Figli nelle famiglie della società tradizionale
Per molti secoli la fecondità e il numero di figli per famiglia sono stati affidati essenzialmente a due
regolatori esterni: al regolatore naturale della mortalità dei figli ma anche delle madri, e al
regolatore sociale dell'età del matrimonio. Il controllo sociale si incaricava di abbassare il numero
di figli illegittimi. La diffusione della mortalità femminile per parto, o comunque per motivi
connessi alle gravidanze ha iniziato a venir meno soltanto nell'Ottocento, con il lento
miglioramento dell'alimentazione, dell'igiene e infine con la riduzione delle gravidanze. L'elevata
mortalità infantile nei primi anni di vita, d'altra parte, riduceva ulteriormente il numero di figli
effettivi. Si può dire che ogni famiglia, faceva il doppio dei figli che poi effettivamente
sopravvivevano.
Esistevano all'epoca forme di regolazione delle gravidanze: dagli allattamenti prolungati, all'uso di
non avere rapporti sessuali durante il periodo di allattamento, fino all'aborto.
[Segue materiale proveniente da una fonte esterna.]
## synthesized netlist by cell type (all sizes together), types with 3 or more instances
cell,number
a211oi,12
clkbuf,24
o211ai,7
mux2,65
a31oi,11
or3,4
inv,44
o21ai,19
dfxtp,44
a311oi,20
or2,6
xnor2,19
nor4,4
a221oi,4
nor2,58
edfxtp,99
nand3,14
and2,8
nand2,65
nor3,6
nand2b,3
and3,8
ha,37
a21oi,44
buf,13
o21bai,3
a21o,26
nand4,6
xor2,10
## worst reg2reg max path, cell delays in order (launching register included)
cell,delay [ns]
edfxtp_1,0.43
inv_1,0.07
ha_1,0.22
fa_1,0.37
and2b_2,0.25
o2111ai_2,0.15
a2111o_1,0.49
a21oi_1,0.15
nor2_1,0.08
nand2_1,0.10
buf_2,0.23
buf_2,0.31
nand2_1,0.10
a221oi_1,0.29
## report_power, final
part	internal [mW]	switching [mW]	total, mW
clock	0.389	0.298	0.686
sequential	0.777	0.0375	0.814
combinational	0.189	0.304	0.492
<file path="config.mk">
export PLATFORM = sky130hd
export DESIGN_NAME = fmpf_mul
export DESIGN_NICKNAME = d
export VERILOG_FILES = /design/src/rtl/core/first_minimum_parabolic_finder_top_assert.svh /design/src/rtl/core/fmpf_pkg.sv /design/src/rtl/core/fmpf_mul.sv
export SDC_FILE = /design/constraint.sdc
export NUM_CORES = 2
export LEC_CHECK = 0
export ABC_CLOCK_PERIOD_IN_PS = 12300
export BUFFER_PORTS_ARGS = -buffer_cell sky130_fd_sc_hd__buf_4
export CAP_MARGIN = 10
export CELL_PAD_IN_SITES_DETAIL_PLACEMENT = 1
export CELL_PAD_IN_SITES_GLOBAL_PLACEMENT = 1
export CORE_MARGIN = 2
export CORE_UTILIZATION = 42
export CTS_CLUSTER_SIZE = 20
export DETAILED_ROUTE_END_ITERATION = 10
export PLACE_DENSITY = 0.7
export SLEW_MARGIN = 20
export SYNTH_ARGS = -nofsm -noshare
export SYNTH_HDL_FRONTEND = slang
export SYNTH_SLANG_ARGS = --single-unit
</file>
<file path="constraint.sdc">
create_clock -name clk -period 12.3 [get_ports clk]
set_clock_uncertainty 0.05 [all_clocks]
set_input_delay 2.46 -clock clk [delete_from_list [all_inputs] [get_ports clk]]
set_output_delay 2.46 -clock clk [all_outputs]
set_load 0.01 [all_outputs]
</file>
File: src/design/assert_macros.svh
// Assertion macros shared by the RTL of the table interpolator.
// No dependencies; included by files that carry concurrent assertions.
`ifndef ASSERT_MACROS_SVH
`define ASSERT_MACROS_SVH
`ifndef SYNTHESIS
// implication in the same cycle
`define ASSERT_IMPL(label, clk, rst_n, a, c) \
  label: assert property (@(posedge clk) disable iff (!rst_n) (a) |-> (c)) \
    else $error("implication check failed");
// implication in the next cycle
`define ASSERT_NEXT(label, clk, rst_n, a, c) \
  label: assert property (@(posedge clk) disable iff (!rst_n) (a) |=> (c)) \
    else $error("next-cycle check failed");
`else
`define ASSERT_IMPL(label, clk, rst_n, a, c)
`define ASSERT_NEXT(label, clk, rst_n, a, c)
`endif
`endif

File: src/design/plt_pkg.sv
// Types and codes for the piecewise-linear table interpolator.
// No dependencies.
package plt_pkg;

  typedef enum logic {
    OP_WRITE = 1'b0,
    OP_QUERY = 1'b1
  } plt_op_t;

  typedef enum logic [1:0] {
    ST_OK    = 2'd0,
    ST_EMPTY = 2'd1,
    ST_EQUAL = 2'd2,
    ST_SAT   = 2'd3
  } plt_status_t;

  typedef enum logic {
    UOP_MUL = 1'b0,
    UOP_DIV = 1'b1
  } plt_uop_t;

  typedef struct packed {
    logic     start;
    plt_uop_t op;
  } plt_ucmd_t;

  typedef struct packed {
    logic busy;
    logic done;
  } plt_ustat_t;

  typedef enum logic [3:0] {
    S_IDLE,
    S_RD0,
    S_RD_LAST,
    S_CHK,
    S_SRCH_ADDR,
    S_SRCH_CMP,
    S_SEG_I,
    S_SEG_J,
    S_SEG_CAP,
    S_DIFF,
    S_MUL_GO,
    S_MUL,
    S_DIV_GO,
    S_DIV,
    S_ROUND,
    S_FIN
  } plt_state_t;

  localparam logic signed [31:0] VAL_MAX = 32'sh7FFF_FFFF;
  localparam logic signed [31:0] VAL_MIN = 32'sh8000_0000;

endpackage

File: src/design/plt_muldiv.sv
// Shared serial multiply / restoring divide unit built round one 33-bit adder.
// Depends on plt_pkg. Multiply: 32 steps; divide of the product: 64 steps.
module plt_muldiv (
  input  logic               clk,
  input  logic               rst_n,
  input  plt_pkg::plt_ucmd_t cmd,
  input  logic [31:0]        opa,
  input  logic [31:0]        opb,
  output plt_pkg::plt_ustat_t stat,
  output logic [63:0]        quo,
  output logic [31:0]        rem
);
  import plt_pkg::*;

  logic [32:0] acc_r, acc_nxt;
  logic [63:0] sh_r, sh_nxt;
  logic [5:0]  cnt_r, cnt_nxt;
  logic        busy_r, busy_nxt;
  logic        done_r, done_nxt;
  plt_uop_t    op_r, op_nxt;
  logic [32:0] add_x, add_y;
  logic        cin;
  logic [33:0] sum;
  logic [32:0] div_t;

  // one shared adder: add for multiply, subtract for divide
  always_comb begin
    div_t = {acc_r[31:0], sh_r[63]};
    if (op_r == UOP_DIV) begin
      add_x = div_t;
      add_y = ~{1'b0, opa};
      cin   = 1'b1;
    end else begin
      add_x = acc_r;
      add_y = sh_r[0] ? {1'b0, opa} : 33'd0;
      cin   = 1'b0;
    end
    sum = {1'b0, add_x} + {1'b0, add_y} + {33'd0, cin};
  end

  // step control
  always_comb begin
    acc_nxt  = acc_r;
    sh_nxt   = sh_r;
    cnt_nxt  = cnt_r;
    busy_nxt = busy_r;
    op_nxt   = op_r;
    done_nxt = 1'b0;
    if (cmd.start) begin
      busy_nxt = 1'b1;
      op_nxt   = cmd.op;
      if (cmd.op == UOP_MUL) begin
        acc_nxt = 33'd0;
        sh_nxt  = {32'd0, opb};
        cnt_nxt = 6'd31;
      end else begin
        acc_nxt = 33'd0;
        sh_nxt  = {acc_r[31:0], sh_r[31:0]};
        cnt_nxt = 6'd63;
      end
    end else if (busy_r) begin
      if (op_r == UOP_MUL) begin
        acc_nxt = {1'b0, sum[32:1]};
        sh_nxt  = {32'd0, sum[0], sh_r[31:1]};
      end else begin
        acc_nxt = sum[33] ? sum[32:0] : div_t;
        sh_nxt  = {sh_r[62:0], sum[33]};
      end
      cnt_nxt = cnt_r - 6'd1;
      if (cnt_r == 6'd0) begin
        busy_nxt = 1'b0;
        done_nxt = 1'b1;
      end
    end
  end

  always_ff @(posedge clk) begin
    if (!rst_n) begin
      busy_r <= 1'b0;
      done_r <= 1'b0;
      op_r   <= UOP_MUL;
      cnt_r  <= 6'd0;
    end else begin
      busy_r <= busy_nxt;
      done_r <= done_nxt;
      op_r   <= op_nxt;
      cnt_r  <= cnt_nxt;
    end
  end

  always_ff @(posedge clk) begin
    acc_r <= acc_nxt;
    sh_r  <= sh_nxt;
  end

  assign stat.busy = busy_r;
  assign stat.done = done_r;
  assign quo       = sh_r;
  assign rem       = acc_r[31:0];

endmodule

File: config.mk
export PLATFORM = sky130hd
export DESIGN_NAME = plt_muldiv
export DESIGN_NICKNAME = d
export VERILOG_FILES = /design/src/design/assert_macros.svh /design/src/design/plt_pkg.sv /design/src/design/plt_muldiv.sv
export SDC_FILE = /design/constraint.sdc
export NUM_CORES = 1
export LEC_CHECK = 0
export BUFFER_PORTS_ARGS = -buffer_cell sky130_fd_sc_hd__buf_2
export CAP_MARGIN = 15
export CORE_ASPECT_RATIO = 1.1
export CORE_MARGIN = 1
export CORE_UTILIZATION = 60
export CTS_BUF_LIST = sky130_fd_sc_hd__clkbuf_2 sky130_fd_sc_hd__clkbuf_4 sky130_fd_sc_hd__clkbuf_8
export DETAILED_ROUTE_END_ITERATION = 16
export GPL_TIMING_DRIVEN = 1
export PLACE_DENSITY = 0.95
export SLEW_MARGIN = 15
export SYNTH_ARGS = -nofsm -noshare
export SYNTH_HDL_FRONTEND = slang
export SYNTH_SLANG_ARGS = --single-unit
File: constraint.sdc
create_clock -name clk -period 6.26 [get_ports clk]
set_clock_uncertainty 0.1 [all_clocks]
set_input_delay 0.313 -clock clk [delete_from_list [all_inputs] [get_ports clk]]
set_output_delay 0.313 -clock clk [all_outputs]
set_load 0.03 [all_outputs]
# After elaboration in Yosys (flattened, before gate mapping)
# Index checks and enable logic that the tools add are counted.
# W data, S select, Z words.
[totals]
elab_cells = 35
input_bits = 68
regBits = 106
[op_classes]
bitwise = 3
eq_ne = 1
n_addsub = 3
n_mux = 17
reduce_logical = 4
[op_table]
columns = ["cell", "n"]
rows = [
  ["$mux W64", 4],
  ["$mux W33", 4],
  ["$add A33 B33 Y34", 1],
  ["$add A34 B1 Y34", 1],
  ["$not A32 Y33", 1],
  ["$mux W32", 1],
  ["$mux W6", 3],
  ["$logic_not A6 Y1", 1],
  ["$sub A6 B1 Y6 const B", 1],
  ["$mux W1", 5],
  ["$reduce_or A3 Y1", 1],
  ["$ne A2 B2 Y1 const B", 1],
  ["$not A1 Y1", 2],
  ["$reduce_and A2 Y1", 1],
  ["$reduce_bool A2 Y1", 1],
]

# Longest topological paths before layout
[logic_depth]
depth_word = 7
ltp_mapped = 18

# Worst setup path before layout
# Ideal clock, no wire load.
[synth_timing]
path_kind = "reg-to-reg"
start = "register op_r"
end = "register acc_r[31]"
required_ns = 6.041
path_slack_ns = 2.247
path_buffers = 2
arrival_time_ns = 3.794
stages_incl_launch_ff = 17
cell_sequence = "dfxtp_1 -> clkbuf_1 -> clkinv_1 -> clkbuf_1 -> mux2_2 -> fa_1 -> fa_1 -> nand2b_1 -> a21o_1 -> a31oi_1 -> o21ai_0 -> a21oi_1 -> o41ai_2 -> o31ai_1 -> a21oi_1 -> xnor2_1 -> o221a_1"
[synth_between]
elab_chain_cells = 5
elab_cells_between_ends = 7
cone_classes = "add/sub (2); mux (5)"
[synth_rtl]
columns = ["element", "line", "text"]
rows = [
  ["from (decl)", "plt_muldiv.sv:20", "plt_uop_t op_r, op_nxt;"],
  ["from (signal assigned)", "plt_muldiv.sv:86", "op_r <= op_nxt;"],
  ["$mux W33", "plt_muldiv.sv:29", "if (op_r == UOP_DIV) begin"],
  ["$add A33 B33 Y34", "plt_muldiv.sv:38", "sum = {1'b0, add_x} + {1'b0, add_y} + {33'd0, cin};"],
  ["$add A34 B1 Y34", "plt_muldiv.sv:38", ""],
  ["$mux W33", "plt_muldiv.sv:66", "acc_nxt = sum[33] ? sum[32:0] : div_t;"],
  ["$mux W33 (*)", "plt_muldiv.sv:62", "if (op_r == UOP_MUL) begin"],
  ["to (signal assigned)", "plt_muldiv.sv:92", "acc_r <= acc_nxt;"],
  ["to (decl)", "plt_muldiv.sv:15", "logic [32:0] acc_r, acc_nxt;"],
]
# Every way passes the cells marked *; elsewhere a longest branch is shown, timed or not.
# A chain may end at the register's enable or synchronous reset.

# Final worst setup path
[layout_timing]
start = "register op_r"
end = "register acc_r[27]"
# Same word-level chain as after synthesis.

==> results.md <==
- Status: completed
- Initial drt markers: about 730
- Power per cell area: 230 nW/µm²
- CP max FO: 86
- Worst-path cell chain: clkinv_1, buf_4, o21ai_0, ha_1, a21oi_1, o21ai_0, a2111o_1, a21oi_1, o211a_4, o21a_2, nand2_1, and3_1, a211o_1, a21oi_2
- Post-DP HPWL: 15300 µm
- Post-synthesis net count: approximately 960
- TritonCTS Buffers: 9
- Hold_buf cts: 0
- Top cells by area, synth: edfxtp_1, dfxtp_1, o21ai_0, nand2_1, ha_1
- MaxCap Viol Count: 0
- PostCTS Resize Cnt: 0
- # nets final: between 1000 and 1500
- Synthesized cell area: about 7600 µm²
- Top delay family on crit path: compound AO/OA/AOI/OAI gates
- Initial Utilization: 62.6%
- Crit path DAT: 5.32 ns
- Post-layout min period: between 5 and 6 ns
- Setup TNS: 0 ns
- First-pass GRT wire length: roughly 32000 µm
- Die footprint: about 13000 µm²
- H-tree depth: 3
- Minimum hold slack: roughly 0.12 ns
- Pre-CTS WS: between 1 and 1.5 ns
- Slowest stage cell, crit path: dfxtp_4
- Worst Path Required: about 6.5 ns
- Worst hold path class: in2reg
- Clk sinks: roughly 110
- Top FF cell, synth: edfxtp_1
- I/O Buffers: approximately 170
- Setup CP Type: reg2reg
- Total Routing Usage GR: about a third
- Number of flops mapped to enable cells by yosys: 64
- GPL Wtd Cong: between 0.9 and 1
- IO Pins: approximately 170
- CTS tree: yes
- RSZ-0062 raised after global routing: false
- Nature of the critical path startpoint: flop
- Max Fclk: between 0.15 and 0.2 GHz
- CP bufs+invs: 2
- Critical Path Sink Type: flop
- Vias per cell: roughly 6.4
- Min-delay src: opb[4]
- Register area share after synthesis: 36.2%
- Total congestion overflow: 0
- Wire per inst: about 19 µm
- Row cnt: 42
- Drt drc: 0
- Final hold viol count: 0
- Antenna cells: 0
- Initial antenna violation count: 0
- Post-CTS setup buffer count: 0
- Rel. slew slack: between 40% and 50%
- Mapped Cells: 860
- Share of post-route cells with drive strength above 1: about 24%
- Setup ws final: around 1.1 ns
- Final Max Slew Viols: 0
- Die Width: 110 µm
- Clock Path Buffers: 2
- Area delta synth->final: 10.4%
- Distinct cells, synth: 60
- Die H: approximately 120 µm
- Area leader, netlist: edfxtp_1
- Crit path launch: op_r
- Clock latency on the worst-skew pair: 0.38 ns
- # setup viols final: 0
- Ys async rst share: 0%
- Commonest cells post-synth: nand2_1, o21ai_0, edfxtp_1
- Routed Antenna Nets: 0
- Most numerous cell in the Yosys netlist: nand2_1
- Core area: 12200 µm²
- Yosys top cell area share: around a quarter
- Final cycle utilization of the critical path: 81.8%
- Mean area per synthesized cell: 8.87 µm²
- Syn. warnings: 0
- Critical R2R Launch: op_r
- Largest net degree at the start of global routing: between 80 and 90
- Routed WL: just over 20000 µm
- Pre-antenna DRT Iters: 5
- Largest stage delay, worst path: between 0.9 and 1 ns
- CTS clk-pin slew, worst paths: around 0.10 ns
- FF+latch count, synth: roughly 110
- Vias in the first global route: 6276
- Root Buffer: clkbuf_8
- Worst Max-Slew Pin Slew: 0.892 ns
- Leakage: 3.53 nW
- Via count: 7093
- Worst-case vdd ir drop: 0.148 mV
layout by cell type, fill, tap and decap left out, drive strengths merged, types with 8 or more instances in the layout:
| master | n |
|---|---|
| mux2 | 28 |
| o211ai | 14 |
| xnor2 | 25 |
| nor2 | 37 |
| and3 | 10 |
| o21ai | 102 |
| a21oi | 61 |
| ha | 33 |
| nand2b | 16 |
| edfxtp | 64 |
| xor2 | 10 |
| buf | 174 |
| a21o | 8 |
| mux2i | 35 |
| inv | 13 |
| dfxtp | 42 |
| a22o | 43 |
| nor3 | 16 |
| o21a | 8 |
| nand3 | 10 |
| a31oi | 12 |
| nand2 | 120 |
| clkbuf | 11 |
power breakdown:
part / switching [mW] / leakage, nW / total (mW) / internal [mW]
Combinational: 0.423 / 2.43 / 0.651 / 0.228
Clock: 0.234 / 0.0950 / 0.397 / 0.163
Sequential: 0.0768 / 1.01 / 0.890 / 0.813
final timing paths:
check                                 end  slack (ns)  cells past startpoint
worst max-delay path            acc_r[27]        1.14                     14
worst min-delay path               quo[4]        0.12                      3
worst min register to register  acc_r[32]        0.40                      2
worst max register to register  acc_r[27]        1.14                     14
registers in the layout, indices dropped and copies added, names as in the netlist:
signal and flops:
busy_r 1, quo 64, acc_r 33, op_r 1, cnt_r 6, done_r 1
metrics by stage:
stage	cells	util (%)	cell area [µm²]	power, mW
2_1_floorplan	860	-	7630	1.38
3_3_place_gp	1100	67.6	8240	1.52
3_5_place_dp	1100	67.6	8240	1.54
4_1_cts	1116	69.1	8420	1.93
5_1_grt	1116	69.1	8430	2.03
6_report	1116	69.1	8430	1.94
cell type report:
type	instances	area (µm²)
Clock buffer	11	145
Clock inverter	5	37.5
Fill cell	943	3770
Inverter	14	52.6
Multi-Input combinational cell	652	4340
Sequential cell	106	2770
Tap cell	154	193
Timing Repair Buffer	174	893
logic make-up (layout without fill, tap and decap cells):
logic type,after synthesis,in the layout,share of synthesized area (%)
AO/OA/AOI/OAI,285,285,24.2
AND/OR/NAND/NOR,234,234,13.8
flip-flops,106,106,36.2
buffers and inverters,102,204,7.13
multiplexers,63,63,8.72
adder cells (fa/ha/maj),35,35,5.94
XOR/XNOR,35,35,4.02
layer usage:
layer / GRT usage (%) / routed length [µm] / vias up
li1: - / - / 3326
met1: 42.4 / 8600 / 3324
met2: 50.4 / 9710 / 405
met3: 4.58 / 1940 / 38
met4: 12.3 / 532 / 0
met5: 0 / 0 / -
tightest hold or removal path, delay by kind of cell:
family | cells | cell delay (ns)
buf+inv | 1 | 0.08
compound gates | 1 | 0.05
simple gates | 1 | 0.03
No activity file was read; power rests on OpenSTA's default activity.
Nelle famiglie più
povere inoltre, i figli prima o poi divenivano una risorsa. Quello che noi oggi chiamiamo lavoro
minorile, è stato a lungo una risorsa familiare importante e legittima: come forza lavoro
nell'impresa familiare, agricola, artigianale o di piccolo commercio, o come forza lavoro da
spendere e scambiare in cambio di denaro o altro. Paradossalmente è nelle famiglie aristocratiche
e possidenti che i figli potevano essere più visibilmente un costo, nella misura in cui solo eredità e
dote potevano garantire loro un futuro adeguato.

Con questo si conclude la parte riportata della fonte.